• Task directions:
Going down the data below, set down exactly the line with "0.11 | 0.04 |" and each line after it through the line with "3_5_place_dp,mstatus_q[22]$_DFF_P_,mstatus_q[22]$_DFF_P_,0.46,1"; no other lines.

[Records from a collection]
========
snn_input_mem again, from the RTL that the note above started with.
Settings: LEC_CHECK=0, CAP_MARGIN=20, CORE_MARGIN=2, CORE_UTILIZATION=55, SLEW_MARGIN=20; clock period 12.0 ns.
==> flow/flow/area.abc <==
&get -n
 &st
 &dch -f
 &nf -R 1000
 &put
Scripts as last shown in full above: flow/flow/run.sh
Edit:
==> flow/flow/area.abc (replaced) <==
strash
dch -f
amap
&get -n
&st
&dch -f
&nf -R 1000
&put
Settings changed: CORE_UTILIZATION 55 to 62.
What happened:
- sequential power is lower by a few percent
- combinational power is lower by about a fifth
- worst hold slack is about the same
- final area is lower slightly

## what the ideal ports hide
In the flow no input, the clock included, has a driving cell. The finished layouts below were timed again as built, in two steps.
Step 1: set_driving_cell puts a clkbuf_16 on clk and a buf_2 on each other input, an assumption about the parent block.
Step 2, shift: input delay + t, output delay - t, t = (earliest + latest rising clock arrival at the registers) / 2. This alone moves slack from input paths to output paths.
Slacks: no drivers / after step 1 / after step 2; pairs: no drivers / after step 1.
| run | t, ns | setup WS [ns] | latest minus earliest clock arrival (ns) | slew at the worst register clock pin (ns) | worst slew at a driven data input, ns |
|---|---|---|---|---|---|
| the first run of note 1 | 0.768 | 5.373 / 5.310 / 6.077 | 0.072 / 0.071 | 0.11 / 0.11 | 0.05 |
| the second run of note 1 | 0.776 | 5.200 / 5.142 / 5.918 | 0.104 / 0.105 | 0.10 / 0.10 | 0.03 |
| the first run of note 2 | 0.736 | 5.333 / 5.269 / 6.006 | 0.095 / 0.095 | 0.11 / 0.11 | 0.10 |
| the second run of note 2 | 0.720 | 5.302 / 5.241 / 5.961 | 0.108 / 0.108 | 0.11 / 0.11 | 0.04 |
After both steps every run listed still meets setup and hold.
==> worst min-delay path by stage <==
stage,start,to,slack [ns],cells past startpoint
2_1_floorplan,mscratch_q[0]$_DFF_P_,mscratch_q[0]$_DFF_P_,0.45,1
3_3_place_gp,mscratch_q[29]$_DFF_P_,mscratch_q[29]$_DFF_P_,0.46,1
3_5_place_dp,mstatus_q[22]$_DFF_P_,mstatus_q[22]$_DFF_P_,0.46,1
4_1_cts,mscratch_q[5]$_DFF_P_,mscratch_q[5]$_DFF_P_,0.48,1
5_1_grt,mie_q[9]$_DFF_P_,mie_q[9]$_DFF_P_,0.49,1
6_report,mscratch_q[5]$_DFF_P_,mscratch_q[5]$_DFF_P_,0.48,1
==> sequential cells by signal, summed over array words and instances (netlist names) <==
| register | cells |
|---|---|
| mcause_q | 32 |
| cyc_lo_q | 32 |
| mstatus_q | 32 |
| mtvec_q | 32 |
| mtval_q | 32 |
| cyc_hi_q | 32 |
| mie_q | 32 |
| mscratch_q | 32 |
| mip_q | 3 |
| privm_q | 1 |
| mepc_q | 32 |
From an optimization exercise on the open Yosys and OpenROAD flow, aimed at a short achievable clock period and few clock cycles; shortcuts taken in it are not production practice. Function was checked by simulation only, so behaviour that the tests miss may differ from the original.

$ cat flow/constraint.sdc
create_clock -name core_clock -period 9.0 [get_ports {clock}]
set_input_delay 1.8000 -clock core_clock [delete_from_list [all_inputs] [get_ports {clock}]]
set_output_delay 1.8000 -clock core_clock [all_outputs]
set_load 0.01 [all_outputs]
From an optimization exercise on the open Yosys and OpenROAD flow, aimed at small area and few clock cycles; shortcuts taken in it are not production practice. In this exercise RTL edits were held to simulation tests only and were not proved equivalent to the original. No driver is modelled on the clock port, so clocking that relies on it looks cheaper here than on a real chip. Power figures rest on the tool's default switching activity, not on a simulated workload.

--- config.mk ---
export PLATFORM = sky130hd
export DESIGN_NAME = seven_bit_framed_sensor_packet_decoder
export DESIGN_NICKNAME = seven_bit_framed_sensor_packet_decoder
export VERILOG_FILES = /design/flow/design.v
export SDC_FILE = /design/flow/constraint.sdc
export NUM_CORES = 4
export LEC_CHECK = 0
export CAP_MARGIN = 20
export CORE_MARGIN = 2
export CORE_UTILIZATION = 65
export SLEW_MARGIN = 20
--- constraint.sdc ---
create_clock -name core_clock -period 5.0 [get_ports {i_clk}]
set_input_delay 1.0000 -clock core_clock [delete_from_list [all_inputs] [get_ports {i_clk}]]
set_output_delay 1.0000 -clock core_clock [all_outputs]
set_load 0.01 [all_outputs]
--- design.v ---
package spd_pkg;
    localparam int STORE_WORDS = 9;
    localparam int STORE_BYTES = 2 * STORE_WORDS;
    localparam int END_BIT = 7;
    localparam logic [1:0] ST_OK        = 2'd0;
    localparam logic [1:0] ST_CHECKSUM  = 2'd1;
    localparam logic [1:0] ST_HEADER    = 2'd2;
    localparam logic [1:0] ST_LENGTH    = 2'd3;
    localparam logic KIND_INERTIAL   = 1'b0;
    localparam logic KIND_QUATERNION = 1'b1;
    localparam logic [4:0] INERTIAL_LEN   = 5'd20;
    localparam logic [4:0] QUATERNION_LEN = 5'd10;
    localparam logic [3:0] INERTIAL_WORDS   = 4'd9;
    localparam logic [3:0] QUATERNION_WORDS = 4'd4;
    localparam logic [3:0] GYRO_WORDS       = 4'd3;
    localparam logic [3:0] FRAC_GYRO      = 4'd4;
    localparam logic [3:0] FRAC_ACCEL_MAG = 4'd11;
    localparam logic [3:0] FRAC_QUAT      = 4'd15;
    localparam logic CFG_INERTIAL_CODE   = 1'b0;
    localparam logic CFG_QUATERNION_CODE = 1'b1;
    typedef struct packed {
        logic [1:0] status;
        logic       kind;
    } t_job;
endpackage
module spd_ram (
    input  logic        i_clk,
    input  logic        i_we,
    input  logic [4:0]  i_raw,      
    input  logic [7:0]  i_wdata,
    input  logic        i_re,       
    input  logic [3:0]  i_rword,    
    output logic [15:0] o_rdata
);
    logic [7:0] r_hi [spd_pkg::STORE_WORDS];   
    logic [7:0] r_lo [spd_pkg::STORE_WORDS];   
    always_ff @(posedge i_clk) begin
        for (int k = 0; k < spd_pkg::STORE_WORDS; k++) begin
            if (i_we && i_raw == 5'((8 * (2 * k + 2) + 6) / 7 - 1)) begin
                r_hi[k] <= i_wdata;
            end
            if (i_we && i_raw == 5'((8 * (2 * k + 3) + 6) / 7 - 1)) begin
                r_lo[k] <= i_wdata;
            end
        end
    end
    logic [spd_pkg::STORE_WORDS-1:0] w_sel;
    always_comb begin
        for (int k = 0; k < spd_pkg::STORE_WORDS; k++) begin
            w_sel[k] = i_re && (i_rword == 4'(k));
        end
        o_rdata = 16'd0;
        for (int k = 0; k < spd_pkg::STORE_WORDS; k++) begin
            o_rdata = o_rdata | ({16{w_sel[k]}} & {r_hi[k], r_lo[k]});
        end
    end
endmodule
module spd_emit (
    input  logic                 i_clk,
    input  logic                 i_rst_n,
    input  logic                 i_job_valid,
    input  spd_pkg::t_job        i_job,
    output logic                 o_busy,
    output logic                 o_act_ok,
    output logic                 o_act_kind,
    output logic [3:0]           o_rword,
    input  logic [15:0]          i_rdata,
    output logic                 o_out_valid,
    input  logic                 i_out_ready,
    output logic [1:0]           o_status,
    output logic                 o_packet_kind,
    output logic [3:0]           o_word_index,
    output logic signed [15:0]   o_word_value,
    output logic [3:0]           o_fraction_bits,
    output logic                 o_last_flag
);
    logic          r_act_v;
    spd_pkg::t_job r_act;
    logic [3:0]    r_k;
    logic          w_ok, w_last, w_take;
    logic [3:0]    w_last_k;
    always_comb begin
        w_ok     = (r_act.status == spd_pkg::ST_OK);
        w_last_k = (r_act.kind == spd_pkg::KIND_QUATERNION) ? spd_pkg::QUATERNION_WORDS - 4'd1
                                                            : spd_pkg::INERTIAL_WORDS - 4'd1;
        w_last   = !w_ok || (r_k == w_last_k);
        w_take   = r_act_v && i_out_ready;
    end
    always_ff @(posedge i_clk) begin
        if (!i_rst_n) begin
            r_act_v <= 1'b0;
            r_k     <= 4'd0;
        end else if (r_act_v) begin
            if (w_take) begin
                r_act_v <= !w_last;
                r_k     <= w_last ? 4'd0 : r_k + 4'd1;
            end
        end else begin
            r_act_v <= i_job_valid;
        end
    end
    always_ff @(posedge i_clk) begin
        if (!r_act_v) begin
            r_act <= i_job;
        end
    end
    assign o_busy     = r_act_v;
    assign o_act_ok   = r_act_v && w_ok;
    assign o_act_kind = r_act.kind;
    assign o_rword    = r_k;
    always_comb begin
        o_out_valid   = r_act_v;
        o_status      = r_act.status;
        o_packet_kind = r_act.kind;
        o_word_index  = r_k;
        o_word_value  = signed'(i_rdata);
        o_last_flag   = w_last;
        if (!w_ok) begin
            o_fraction_bits = 4'd0;
        end else if (r_act.kind == spd_pkg::KIND_QUATERNION) begin
            o_fraction_bits = spd_pkg::FRAC_QUAT;
        end else if (r_k < spd_pkg::GYRO_WORDS) begin
            o_fraction_bits = spd_pkg::FRAC_GYRO;
        end else begin
            o_fraction_bits = spd_pkg::FRAC_ACCEL_MAG;
        end
    end
endmodule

• Written answer:
| the second run of note 2 | 0.720 | 5.302 / 5.241 / 5.961 | 0.108 / 0.108 | 0.11 / 0.11 | 0.04 |
After both steps every run listed still meets setup and hold.
==> worst min-delay path by stage <==
stage,start,to,slack [ns],cells past startpoint
2_1_floorplan,mscratch_q[0]$_DFF_P_,mscratch_q[0]$_DFF_P_,0.45,1
3_3_place_gp,mscratch_q[29]$_DFF_P_,mscratch_q[29]$_DFF_P_,0.46,1
3_5_place_dp,mstatus_q[22]$_DFF_P_,mstatus_q[22]$_DFF_P_,0.46,1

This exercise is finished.